Tata Kelola Kolaboratif dalam Pengembangan Pariwisata Berkelanjutan: Bukti dari Taman Nasional Wasur, Indonesia

Penulis

  • Lavenia Lauwinata STIE .STT. THERESA, MERAUKE Penulis

Kata Kunci:

Tata Kelola Kolaboratif; Pariwisata Berkelanjutan; Taman Nasional Wasur; Partisipasi Pemangku Kepentingan; Kawasan Konservasi

Abstrak

Penelitian ini bertujuan untuk menganalisis penerapan tata kelola kolaboratif dalam pengembangan pariwisata berkelanjutan, dengan fokus pada identifikasi aktor, proses kolaborasi, serta faktor pendukung dan penghambat yang mempengaruhinya. Penelitian ini menggunakan pendekatan kualitatif dengan strategi studi kasus, melalui pengumpulan data primer berupa wawancara mendalam dan observasi lapangan, serta data sekunder dari dokumen kebijakan dan literatur ilmiah.
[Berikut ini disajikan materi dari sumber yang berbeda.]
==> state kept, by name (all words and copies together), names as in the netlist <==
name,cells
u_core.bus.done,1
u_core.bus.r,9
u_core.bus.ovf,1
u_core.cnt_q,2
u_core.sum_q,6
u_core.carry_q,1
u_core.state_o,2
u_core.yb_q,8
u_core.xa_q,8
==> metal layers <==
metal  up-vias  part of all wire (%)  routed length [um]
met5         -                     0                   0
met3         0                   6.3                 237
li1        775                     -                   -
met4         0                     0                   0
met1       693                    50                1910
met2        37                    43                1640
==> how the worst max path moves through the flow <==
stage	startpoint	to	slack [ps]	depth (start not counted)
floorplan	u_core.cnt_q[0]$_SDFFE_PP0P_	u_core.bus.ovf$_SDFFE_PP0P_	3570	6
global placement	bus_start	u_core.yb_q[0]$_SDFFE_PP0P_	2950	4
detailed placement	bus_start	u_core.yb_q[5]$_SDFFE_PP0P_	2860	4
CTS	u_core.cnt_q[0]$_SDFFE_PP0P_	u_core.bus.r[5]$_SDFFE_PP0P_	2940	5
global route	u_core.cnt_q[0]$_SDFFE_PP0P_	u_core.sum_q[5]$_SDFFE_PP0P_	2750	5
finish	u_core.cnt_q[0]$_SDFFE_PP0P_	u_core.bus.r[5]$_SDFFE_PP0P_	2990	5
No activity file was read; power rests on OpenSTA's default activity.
`config.mk`:
```
export PLATFORM = sky130hd
export DESIGN_NAME = gym_player_motion_flat
export DESIGN_NICKNAME = d
export VERILOG_FILES = /design/src/rtl/gym_pkg.sv /design/src/rtl/gym_player_motion_if.sv /design/src/rtl/gym_player_motion_vs_tick_sync.sv /design/src/rtl/gym_player_motion.sv /design/src/flat_wrapper.sv
export SDC_FILE = /design/constraint.sdc
export NUM_CORES = 1
export LEC_CHECK = 0
export BUFFER_PORTS_ARGS = -buffer_cell sky130_fd_sc_hd__buf_2
export CAP_MARGIN = 30
export CORE_ASPECT_RATIO = 1.5
export CORE_MARGIN = 4
export CORE_UTILIZATION = 30
export DETAILED_ROUTE_END_ITERATION = 8
export GPL_TIMING_DRIVEN = 1
export SYNTH_ARGS = -nofsm -noshare
export SYNTH_HDL_FRONTEND = slang
export SYNTH_SLANG_ARGS = --single-unit
export TNS_END_PERCENT = 5
```
`constraint.sdc`:
```
create_clock -name Clk -period 5 [get_ports Clk]
set_input_delay 0.5 -clock Clk [delete_from_list [all_inputs] [get_ports Clk]]
set_output_delay 0.5 -clock Clk [all_outputs]
set_load 0.02 [all_outputs]
```
## src/rtl/hazard_pkg.sv

```systemverilog
// Shared types and limits for the pipeline hazard sequencer.
// Used by hazard_ctrl and by hazard_stat_ctr (built only when HAZARD_STATS_EN is defined).
package hazard_pkg;

    typedef enum logic [0:0] {
        IDLE,
        LU_STALL
    } hazard_state_t;

    localparam int unsigned LU_STALL_MAX = 7;
    localparam int unsigned CNT3_W       = 3;

endpackage

```

## src/rtl/hazard_stat_ctr.sv

```systemverilog
// Saturating enable counter for hazard statistics (HAZARD_STATS_EN builds only).
module hazard_stat_ctr #(
    parameter int unsigned CNT_W = 32
) (
    input  logic             clk_i,
    input  logic             rst_i,
    input  logic             en_i,
    output logic [CNT_W-1:0] cnt_o
);

    always_ff @(posedge clk_i or negedge rst_i) begin
        if (!rst_i) begin
            cnt_o <= '0;
        end else if (en_i && (cnt_o != '1)) begin
            cnt_o <= cnt_o + 1'b1;
        end
    end

endmodule

```

## src/rtl/hazard_ctrl.sv

```systemverilog
// Pipeline hazard sequencer: load-use bubbles, taken-branch flush, D-memory wait hold.
// Optional statistics counters are built when HAZARD_STATS_EN is defined.
module hazard_ctrl
    import hazard_pkg::*;
#(
    parameter int unsigned LU_STALL_CYCLES = 1,
    parameter int unsigned REG_AW          = 5,
    parameter int unsigned CNT_W           = 32
) (
    input  logic              clk_i,
    input  logic              rst_i,
    input  logic [REG_AW-1:0] ifid_rs1_i,
    input  logic [REG_AW-1:0] ifid_rs2_i,
    input  logic [REG_AW-1:0] idex_rd_i,
    input  logic              idex_memread_i,
    input  logic              branch_taken_i,
    input  logic              mem_stall_i,
    output logic              pc_write_o,
    output logic              ifid_write_o,
    output logic              ifid_flush_o,
    output logic              idex_bubble_o,
    output logic              pipe_hold_o
`ifdef HAZARD_STATS_EN
    ,
    output logic [CNT_W-1:0]  stall_cnt_o,
    output logic [CNT_W-1:0]  flush_cnt_o
`endif
);

    if (LU_STALL_CYCLES < 1 || LU_STALL_CYCLES > LU_STALL_MAX || CNT_W < 1) begin : gBadCfg
        $error("hazard_ctrl: LU_STALL_CYCLES must be 1..7 and CNT_W nonzero");
    end

    hazard_state_t     st, stNext;
    logic [CNT3_W-1:0] cnt, cntNext;
    logic              lu;

    assign lu = idex_memread_i && (idex_rd_i != '0)
             && ((idex_rd_i == ifid_rs1_i) || (idex_rd_i == ifid_rs2_i));

    always_ff @(posedge clk_i or negedge rst_i) begin
        if (!rst_i) begin
            st  <= IDLE;
            cnt <= '0;
        end else begin
            st  <= stNext;
            cnt <= cntNext;
        end
    end

    // Outputs are also gated by rst_i so enables return to 1 while reset is held.
    always_comb begin
        stNext        = st;
        cntNext       = cnt;
        pc_write_o    = 1'b1;
        ifid_write_o  = 1'b1;
        ifid_flush_o  = 1'b0;
        idex_bubble_o = 1'b0;
        pipe_hold_o   = 1'b0;
        if (!rst_i) begin
            stNext  = IDLE;
            cntNext = '0;
        end else if (mem_stall_i) begin
            pc_write_o   = 1'b0;
            ifid_write_o = 1'b0;
            pipe_hold_o  = 1'b1;
        end else if (st == LU_STALL) begin
            pc_write_o    = 1'b0;
            ifid_write_o  = 1'b0;
            idex_bubble_o = 1'b1;
            cntNext       = cnt - 1'b1;
            if (cnt == CNT3_W'(1)) begin
                stNext = IDLE;
            end
        end else if (lu) begin
            pc_write_o    = 1'b0;
            ifid_write_o  = 1'b0;
            idex_bubble_o = 1'b1;
            if (LU_STALL_CYCLES > 1) begin
                stNext  = LU_STALL;
                cntNext = CNT3_W'(LU_STALL_CYCLES - 1);
            end
        end else if (branch_taken_i) begin
            ifid_flush_o = 1'b1;
        end
    end

`ifdef HAZARD_STATS_EN
    hazard_stat_ctr #(.CNT_W(CNT_W)) uStallCtr (
        .clk_i (clk_i),
        .rst_i (rst_i),
        .en_i  (!pc_write_o),
        .cnt_o (stall_cnt_o)
    );

    hazard_stat_ctr #(.CNT_W(CNT_W)) uFlushCtr (
        .clk_i (clk_i),
        .rst_i (rst_i),
        .en_i  (ifid_flush_o),
        .cnt_o (flush_cnt_o)
    );
`endif

endmodule

```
Hasil penelitian menunjukkan bahwa tata kelola kolaboratif di Taman Nasional Wasur melibatkan berbagai pemangku kepentingan, namun masih berada pada tahap koordinasi dan konsultasi, dengan keterlibatan masyarakat adat yang belum optimal dalam pengambilan keputusan. Faktor pendukung utama meliputi komitmen terhadap konservasi, jaringan kolaboratif, dan kearifan lokal, sedangkan faktor penghambat meliputi keterbatasan kapasitas sumber daya manusia, lemahnya koordinasi kelembagaan, dan ketidakseimbangan kekuasaan antar aktor. Penelitian ini berkontribusi dalam memperkaya kajian tata kelola kolaboratif dalam konteks kawasan konservasi di Indonesia timur, serta memberikan implikasi praktis bagi pengembangan kebijakan pariwisata berkelanjutan yang lebih inklusif dan adaptif terhadap kondisi lokal.